Pat and her husband Ralph were my CG neighbors but they raised their family in Whittier, Calif. Ralph was a lithographer and after serving in the Navy, he bought a print shop. Pat worked alongside him until she went to work as a bookkeeper for the Red Cross. She says that they brain washed her to become a volunteer!
In 1994, the couple retired, sold their business and moved to CG Lake. It wasn’t long before their little red car was zooming up and down the hill to volunteer tasks in town. They were members of Prospectors and Golddiggers who are known for raising money for non-profit organizations. Ralph belonged to the local Masonic Lodge and Pat, the Eastern Star. He was a driver for So. Lane Wheels; she was a hospital volunteer and a member of the Episcopal church. They were also excellent neighbors.
Ralph died suddenly in 2014. Pat continued to live in their house in the woods with her cats and a new dog. During this time, her daughters Debbie and Vickie moved to Hawaii and suggested that she do the same. It was tempting. Last year, at 88 years old, she made the decision to move and put her house on the market. It sold and she began preparations to move to paradise.
Moving to rabies-free Hawaii is complicated if you have animals. There are many hoops to jump through and it takes lots of dollars to prove that your pets are rabies free. Fortunately, Pat has the patience of a saint (and some good friends). She also had the foresight to buy a fully furnished house sight unseen. Then there was the garage sale of a lifetime and packing up the rest. Finally, she breathed a sigh of relief and boarded an airplane in March with her cats and dog for a new life of leisure on the big island. Or so she thought.
Hundreds of earthquakes woke up Pahoa in early May. Pat said the 6.9 quake really shook everyone up. Then the volcano blew up and massive lava flows began. The earthquakes continue to come every hour. Pat lived in Leilani Estates, one mile from the downhill lava flow. A voluntary evacuation was announced. Her daughter Vickie called her to pack an overnight bag—a change of clothes, robe, nightgown and medicine.

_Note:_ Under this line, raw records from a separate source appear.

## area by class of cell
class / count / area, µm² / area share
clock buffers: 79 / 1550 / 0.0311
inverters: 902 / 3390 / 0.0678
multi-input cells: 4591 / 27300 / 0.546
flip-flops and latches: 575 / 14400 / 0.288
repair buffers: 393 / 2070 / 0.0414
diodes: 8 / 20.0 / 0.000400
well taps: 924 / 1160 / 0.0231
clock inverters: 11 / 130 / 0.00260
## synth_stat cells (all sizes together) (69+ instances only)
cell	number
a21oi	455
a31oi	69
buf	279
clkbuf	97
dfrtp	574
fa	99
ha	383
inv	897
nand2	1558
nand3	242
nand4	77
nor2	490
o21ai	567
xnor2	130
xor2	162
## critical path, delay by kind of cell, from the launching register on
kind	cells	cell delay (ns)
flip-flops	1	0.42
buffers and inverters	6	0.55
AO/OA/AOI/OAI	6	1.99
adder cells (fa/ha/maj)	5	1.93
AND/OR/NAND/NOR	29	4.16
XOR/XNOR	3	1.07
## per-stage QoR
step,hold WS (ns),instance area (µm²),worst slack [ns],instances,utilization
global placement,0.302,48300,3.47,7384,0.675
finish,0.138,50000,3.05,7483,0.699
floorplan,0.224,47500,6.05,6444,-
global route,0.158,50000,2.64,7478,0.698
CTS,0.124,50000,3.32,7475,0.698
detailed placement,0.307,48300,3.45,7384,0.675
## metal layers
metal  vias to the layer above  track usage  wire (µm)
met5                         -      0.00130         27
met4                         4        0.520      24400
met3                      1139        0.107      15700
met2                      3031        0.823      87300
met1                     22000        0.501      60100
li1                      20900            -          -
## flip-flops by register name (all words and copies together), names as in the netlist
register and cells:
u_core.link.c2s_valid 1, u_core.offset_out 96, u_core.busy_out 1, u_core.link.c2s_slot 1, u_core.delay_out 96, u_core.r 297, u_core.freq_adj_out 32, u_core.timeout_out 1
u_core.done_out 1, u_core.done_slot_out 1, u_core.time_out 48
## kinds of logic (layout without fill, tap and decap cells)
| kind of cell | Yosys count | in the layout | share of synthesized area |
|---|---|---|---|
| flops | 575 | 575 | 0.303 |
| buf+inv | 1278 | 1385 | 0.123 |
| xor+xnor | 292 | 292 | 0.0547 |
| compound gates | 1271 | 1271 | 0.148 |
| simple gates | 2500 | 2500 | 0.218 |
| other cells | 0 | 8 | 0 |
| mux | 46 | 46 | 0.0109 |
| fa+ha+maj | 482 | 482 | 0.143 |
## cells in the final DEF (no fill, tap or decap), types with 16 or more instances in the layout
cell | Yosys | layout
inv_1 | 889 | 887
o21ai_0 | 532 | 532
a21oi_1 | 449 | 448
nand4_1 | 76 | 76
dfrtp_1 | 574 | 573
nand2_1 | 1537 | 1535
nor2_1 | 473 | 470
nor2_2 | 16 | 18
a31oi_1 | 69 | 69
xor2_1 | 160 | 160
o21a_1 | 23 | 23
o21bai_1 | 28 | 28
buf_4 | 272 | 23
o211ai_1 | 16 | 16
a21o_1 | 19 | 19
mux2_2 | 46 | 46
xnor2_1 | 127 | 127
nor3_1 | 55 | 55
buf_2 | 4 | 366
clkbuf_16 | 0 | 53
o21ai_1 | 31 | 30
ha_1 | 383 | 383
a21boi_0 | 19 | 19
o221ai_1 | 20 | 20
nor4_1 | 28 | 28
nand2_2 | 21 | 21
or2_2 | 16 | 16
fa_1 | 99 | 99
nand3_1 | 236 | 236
`src/verilog/sar_pkg.sv`:
```
// constants for the successive approximation register
package sar_pkg;
   localparam int unsigned RESULT_WIDTH = 12;
   localparam int unsigned MSB_INDEX    = RESULT_WIDTH - 1;
   // result after reset: msb low, all others high
   localparam logic [RESULT_WIDTH-1:0] RESET_RESULT = 12'h7FF;
   // trial marker after a start sits on the msb; reset_n clears it to zero
   localparam logic [RESULT_WIDTH-1:0] RESET_TRIAL  = 12'h800;
   localparam logic [RESULT_WIDTH-1:0] ALL_ZERO     = 12'h000;
   typedef enum logic [1:0] {
      ST_IDLE    = 2'b00,
      ST_CONVERT = 2'b01,
      ST_DONE    = 2'b11
   } sar_state_t;
endpackage

```
`src/verilog/bit_delay.sv`:
```
// one clock delay stage for the serial decision copy
`timescale 1ns/100ps
`default_nettype none
module bit_delay (
   // clock and reset
   input  wire logic core_clk,
   input  wire logic reset_n,
   input  wire logic clk_en,
   // data
   input  wire logic bit_in,
   output var  logic bit_out
);
   logic bit_reg;
   logic bit_next;

   always_comb begin
      bit_next = bit_in;
   end

   always_ff @(posedge core_clk or negedge reset_n) begin
      if (!reset_n) begin
         bit_reg <= 1'b0;
      end else if (clk_en) begin
         bit_reg <= bit_next;
      end
   end

   assign bit_out = bit_reg;
endmodule
`default_nettype wire

```
`src/verilog/successive_approx_register.sv`:
```
// successive approximation register sequencing a conversion
//
// Summary of operation
// - sample input and update outputs on rising edge
// - start low at edge resets the register unless enable is high
// - enable high forces msb high, freezes rest
// - wide variant runs twelve bit steps
// - reset gives msb low, others high
// - done flag high during conversion, low after
// - serial output is input delayed one clock
`timescale 1ns/100ps
`default_nettype none
module successive_approx_register (
   // clock and reset
   input  wire logic                               core_clk,
   input  wire logic                               reset_n,
   input  wire logic                               clk_en,
   // conversion control
   input  wire logic                               start_n,
   input  wire logic                               chain_enable,
   input  wire logic                               comparator_bit,
   // results
   output var  logic [sar_pkg::RESULT_WIDTH-1:0]   result_bits,
   output var  logic                               msb_result_out,
   output var  logic                               msb_result_out_n,
   output var  logic                               conversion_done_n,
   output var  logic                               serial_out
);
   logic [sar_pkg::RESULT_WIDTH-1:0] result_reg;
   logic [sar_pkg::RESULT_WIDTH-1:0] result_next;
   logic [sar_pkg::RESULT_WIDTH-1:0] trial_reg;
   logic [sar_pkg::RESULT_WIDTH-1:0] trial_next;
   logic                             done_n_reg;
   logic                             done_n_next;
   logic                             msb_reg;
   logic                             msb_next;
   logic                             msb_n_reg;
   logic                             msb_n_next;
   sar_pkg::sar_state_t              state_reg;
   sar_pkg::sar_state_t              state_next;
   logic [3:0]                       steps_seen_reg;
   logic [3:0]                       steps_seen_next;

   // the trial marker walks one place towards the lsb per step
   function automatic logic [sar_pkg::RESULT_WIDTH-1:0] next_trial(
      input logic [sar_pkg::RESULT_WIDTH-1:0] trial
   );
      return trial >> 1;
   endfunction

   // keep the decision in the bit under trial, then pull the next lower bit low
   function automatic logic [sar_pkg::RESULT_WIDTH-1:0] approx_step(
      input logic [sar_pkg::RESULT_WIDTH-1:0] word,
      input logic [sar_pkg::RESULT_WIDTH-1:0] trial,
      input logic                             decision
   );
      logic [sar_pkg::RESULT_WIDTH-1:0] kept;
      kept = (word & ~trial) | (decision ? trial : sar_pkg::ALL_ZERO);
      return kept & ~next_trial(trial);
   endfunction

   always_comb begin
      result_next = result_reg;
      trial_next  = trial_reg;
      done_n_next = done_n_reg;
      state_next  = state_reg;
      if (chain_enable) begin
         // conversion inhibited, everything but msb holds
         state_next = state_reg;
      end else if (!start_n) begin
         result_next = sar_pkg::RESET_RESULT;
         trial_next  = sar_pkg::RESET_TRIAL;
         done_n_next = 1'b1;
         state_next  = sar_pkg::ST_CONVERT;
      end else begin
         case (state_reg)
            sar_pkg::ST_CONVERT: begin
               // store decision in bit under trial, next bit low
               result_next = approx_step(result_reg, trial_reg, comparator_bit);
               trial_next  = next_trial(trial_reg);
               if (trial_reg[0]) begin
                  done_n_next = 1'b0;
                  state_next  = sar_pkg::ST_DONE;
               end
            end
            sar_pkg::ST_DONE: begin
               // final word held while start stays high
               state_next = sar_pkg::ST_DONE;
            end
            sar_pkg::ST_IDLE: begin
               state_next = sar_pkg::ST_IDLE;
            end
            default: begin
               state_next = sar_pkg::ST_IDLE;
            end
         endcase
      end
      msb_next   = chain_enable | result_next[sar_pkg::MSB_INDEX];
      msb_n_next = ~result_next[sar_pkg::MSB_INDEX];
   end

   always_ff @(posedge core_clk or negedge reset_n) begin
      if (!reset_n) begin
         result_reg <= sar_pkg::RESET_RESULT;
         trial_reg  <= sar_pkg::ALL_ZERO;
         done_n_reg <= 1'b1;
         msb_reg    <= 1'b0;
         msb_n_reg  <= 1'b1;
         state_reg  <= sar_pkg::ST_IDLE;
      end else if (clk_en) begin
         result_reg <= result_next;
         trial_reg  <= trial_next;
         done_n_reg <= done_n_next;
         msb_reg    <= msb_next;
         msb_n_reg  <= msb_n_next;
         state_reg  <= state_next;
      end
   end

   // helper: decisions stored since the last start; only the checks below read it
   always_comb begin
      steps_seen_next = steps_seen_reg;
      if (!chain_enable && !start_n) begin
         steps_seen_next = 4'h0;
      end else if (!chain_enable && state_reg == sar_pkg::ST_CONVERT) begin
         steps_seen_next = 4'(steps_seen_reg + 4'h1);
      end
   end

   always_ff @(posedge core_clk or negedge reset_n) begin
      if (!reset_n) begin
         steps_seen_reg <= 4'h0;
      end else if (clk_en) begin
         steps_seen_reg <= steps_seen_next;
      end
   end

   // the chain force is registered, so the msb lags the enable pin by one clock
   // msb slice also reflects the chain force for the dac side
   always_comb begin
      result_bits                     = result_reg;
      result_bits[sar_pkg::MSB_INDEX] = msb_reg;
   end
   assign msb_result_out    = msb_reg;
   assign msb_result_out_n  = msb_n_reg;
   assign conversion_done_n = done_n_reg;

   bit_delay u_serial (
      .core_clk (core_clk),
      .reset_n  (reset_n),
      .clk_en   (clk_en),
      .bit_in   (comparator_bit),
      .bit_out  (serial_out)
   );

   a_serial_delay: assert property (@(posedge core_clk) disable iff (!reset_n)
      clk_en |=> serial_out == $past(comparator_bit))
      else $error("serial output not one clock delayed");
   a_reset_pattern: assert property (@(posedge core_clk) disable iff (!reset_n)
      (clk_en && !start_n && !chain_enable) |=> result_reg == sar_pkg::RESET_RESULT && conversion_done_n)
      else $error("reset pattern wrong");
   a_chain_force: assert property (@(posedge core_clk) disable iff (!reset_n)
      (clk_en && chain_enable) |=> msb_result_out && $stable(result_reg) && $stable(conversion_done_n))
      else $error("chain enable did not force and hold");
   a_done_timing: assert property (@(posedge core_clk) disable iff (!reset_n)
      (clk_en && !start_n && !chain_enable) ##1 (clk_en && start_n && !chain_enable) [*8]
      ##1 (clk_en && start_n && !chain_enable) [*4] |=> !conversion_done_n)
      else $error("done not after twelve steps");
   a_done_high: assert property (@(posedge core_clk) disable iff (!reset_n)
      (state_reg == sar_pkg::ST_CONVERT) |-> conversion_done_n)
      else $error("done low during conversion");
   a_step_store: assert property (@(posedge core_clk) disable iff (!reset_n)
      (clk_en && start_n && !chain_enable && state_reg == sar_pkg::ST_CONVERT && trial_reg[1])
      |=> !result_reg[0] && result_reg[1] == $past(comparator_bit))
      else $error("trial step wrong");
   a_hold_final: assert property (@(posedge core_clk) disable iff (!reset_n)
      (state_reg == sar_pkg::ST_DONE && clk_en && start_n && !chain_enable) |=> $stable(result_reg))
      else $error("final result not held");
   a_msb_follow: assert property (@(posedge core_clk) disable iff (!reset_n)
      (clk_en && !chain_enable) |=> msb_result_out == result_reg[sar_pkg::MSB_INDEX])
      else $error("msb not following register");
   a_enable_freeze: assert property (@(posedge core_clk) disable iff (!reset_n)
      !clk_en |=> $stable(result_reg) && $stable(state_reg)
         && $stable(conversion_done_n) && $stable(serial_out))
      else $error("state moved while clock enable low");
   a_start_restart: assert property (@(posedge core_clk) disable iff (!reset_n)
      (clk_en && !start_n && !chain_enable)
         |=> state_reg == sar_pkg::ST_CONVERT && trial_reg == sar_pkg::RESET_TRIAL)
      else $error("start did not restart the steps");
   a_idle_hold: assert property (@(posedge core_clk) disable iff (!reset_n)
      (clk_en && start_n && !chain_enable && state_reg != sar_pkg::ST_CONVERT)
         |=> $stable(result_reg) && $stable(conversion_done_n))
      else $error("result changed without a start");
   a_msb_reset: assert property (@(posedge core_clk) disable iff (!reset_n)
      (clk_en && !start_n && !chain_enable) |=> !msb_result_out && msb_result_out_n)
      else $error("msb pair wrong after start");
   a_chain_state: assert property (@(posedge core_clk) disable iff (!reset_n)
      (clk_en && chain_enable) |=> $stable(state_reg) && $stable(trial_reg))
      else $error("chain enable did not inhibit conversion");
   a_trial_onehot: assert property (@(posedge core_clk) disable iff (!reset_n)
      (state_reg == sar_pkg::ST_CONVERT) |-> $onehot(trial_reg))
      else $error("trial marker not one hot");
   a_trial_low: assert property (@(posedge core_clk) disable iff (!reset_n)
      (state_reg == sar_pkg::ST_CONVERT) |-> (result_reg & trial_reg) == sar_pkg::ALL_ZERO)
      else $error("bit under trial not driven low");
   a_done_held: assert property (@(posedge core_clk) disable iff (!reset_n)
      (state_reg == sar_pkg::ST_DONE) |-> !conversion_done_n)
      else $error("done flag not held low");
   a_idle_quiet: assert property (@(posedge core_clk) disable iff (!reset_n)
      (state_reg == sar_pkg::ST_IDLE) |-> conversion_done_n && result_reg == sar_pkg::RESET_RESULT)
      else $error("idle state lost the reset pattern");
   a_msb_inverse: assert property (@(posedge core_clk) disable iff (!reset_n)
      msb_result_out_n == !result_reg[sar_pkg::MSB_INDEX])
      else $error("complement msb output wrong");
   a_step_count: assert property (@(posedge core_clk) disable iff (!reset_n)
      $fell(conversion_done_n) |-> steps_seen_reg == 4'(sar_pkg::RESULT_WIDTH))
      else $error("done after wrong number of steps");
   a_count_bound: assert property (@(posedge core_clk) disable iff (!reset_n)
      (state_reg == sar_pkg::ST_CONVERT) |-> steps_seen_reg < 4'(sar_pkg::RESULT_WIDTH))
      else $error("conversion ran past the last step");
endmodule
`default_nettype wire

```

They were headed for her Vickie’s house on higher ground. Pat said it was like a war zone and they decided to leave the cats and pick them up the next day. Before they left there was a mandatory evacuation so the cats had to be pulled out from under the bed.
Later, a couple drove by her house and noticed the patio furniture on the lanai. They packed it all up including a large television and put it in storage at their house for her return. A local Eastern Star group gave her a generous contribution to buy clothes. Everyone was looking out for each other.

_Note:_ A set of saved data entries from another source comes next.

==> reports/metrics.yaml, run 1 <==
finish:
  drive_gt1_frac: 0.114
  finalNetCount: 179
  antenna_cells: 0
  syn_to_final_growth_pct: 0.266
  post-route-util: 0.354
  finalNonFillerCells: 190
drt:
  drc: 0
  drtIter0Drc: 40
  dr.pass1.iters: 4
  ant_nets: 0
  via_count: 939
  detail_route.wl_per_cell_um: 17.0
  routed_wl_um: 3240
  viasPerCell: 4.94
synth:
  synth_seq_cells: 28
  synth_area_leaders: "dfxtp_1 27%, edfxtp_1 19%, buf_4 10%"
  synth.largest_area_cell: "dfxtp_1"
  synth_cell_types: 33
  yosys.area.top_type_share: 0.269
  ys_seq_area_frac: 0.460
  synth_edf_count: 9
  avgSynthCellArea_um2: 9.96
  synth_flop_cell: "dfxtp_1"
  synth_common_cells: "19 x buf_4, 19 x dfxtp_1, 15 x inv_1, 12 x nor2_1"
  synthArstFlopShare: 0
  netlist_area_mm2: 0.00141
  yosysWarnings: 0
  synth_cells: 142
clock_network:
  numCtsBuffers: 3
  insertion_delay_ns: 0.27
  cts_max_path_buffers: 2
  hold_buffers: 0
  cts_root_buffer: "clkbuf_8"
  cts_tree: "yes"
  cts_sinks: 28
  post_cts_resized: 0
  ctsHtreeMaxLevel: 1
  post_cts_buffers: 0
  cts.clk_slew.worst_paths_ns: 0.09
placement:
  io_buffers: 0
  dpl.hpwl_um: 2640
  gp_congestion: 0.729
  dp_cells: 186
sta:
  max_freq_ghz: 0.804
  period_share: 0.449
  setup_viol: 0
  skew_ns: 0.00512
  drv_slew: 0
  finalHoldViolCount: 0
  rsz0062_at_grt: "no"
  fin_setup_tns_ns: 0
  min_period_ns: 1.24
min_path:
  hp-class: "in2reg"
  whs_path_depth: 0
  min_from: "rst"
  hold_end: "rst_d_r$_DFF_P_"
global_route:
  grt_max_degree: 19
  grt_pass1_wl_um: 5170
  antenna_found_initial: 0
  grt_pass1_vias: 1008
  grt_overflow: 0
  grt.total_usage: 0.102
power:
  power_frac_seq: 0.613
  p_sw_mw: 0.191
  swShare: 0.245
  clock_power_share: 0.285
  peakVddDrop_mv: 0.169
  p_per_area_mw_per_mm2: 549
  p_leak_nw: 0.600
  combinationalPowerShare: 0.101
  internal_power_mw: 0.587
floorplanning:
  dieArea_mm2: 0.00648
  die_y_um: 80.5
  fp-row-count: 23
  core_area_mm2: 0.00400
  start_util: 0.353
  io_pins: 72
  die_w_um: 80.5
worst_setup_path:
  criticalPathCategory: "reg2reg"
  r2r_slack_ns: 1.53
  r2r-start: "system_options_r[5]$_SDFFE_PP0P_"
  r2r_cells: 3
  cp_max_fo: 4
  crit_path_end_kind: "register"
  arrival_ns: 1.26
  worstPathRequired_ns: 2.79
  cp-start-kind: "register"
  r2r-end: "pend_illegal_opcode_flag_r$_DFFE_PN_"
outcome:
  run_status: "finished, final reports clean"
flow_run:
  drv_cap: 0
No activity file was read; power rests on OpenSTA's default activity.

Suddenly, the lava came and destroyed her house. The last shipment of boxes from Oregon was unpacked prior to the lava flow. She lost everything. All important papers, birth certificates, banking information, phone numbers (no cell phone), computer were all gone. Most precious were her pictures of Ralph. Her granddaughter in Calif. put out a plea on Facebook for anyone who knew her grandparents and had photos of them to contact her. She’s had a good response.
New cracks bubbling with lava are everywhere. Housing is scarce. In some places, three families are crowded together under one roof. Amazingly, a lady Pat didn’t know offered to take her and her pets in to live with her for as long as needed. Her daughters and husbands are under evacuation and looking for housing.
Pat has not gone back to her former home site but she has been told that there is a lava wall eight feet high, that looks like black popcorn and is razor sharp. No house. Through it all, she has had a great attitude. How does she stay calm? Here’s what she said when I asked. Notice her sense of humor:
“There’s nothing I can do about it. There’s no end in sight. They can’t predict when it will stop. I’m grateful that I have my animals and a place to stay where I’m welcome as long as needed. My insurance is providing living expenses. I’m okay. And I have a whole new wardrobe.”
The real meaning of Aloha in Hawaiian
is that of Love, Peace, and Compassion.
“Aloha” to Pat and all those in Pahoa.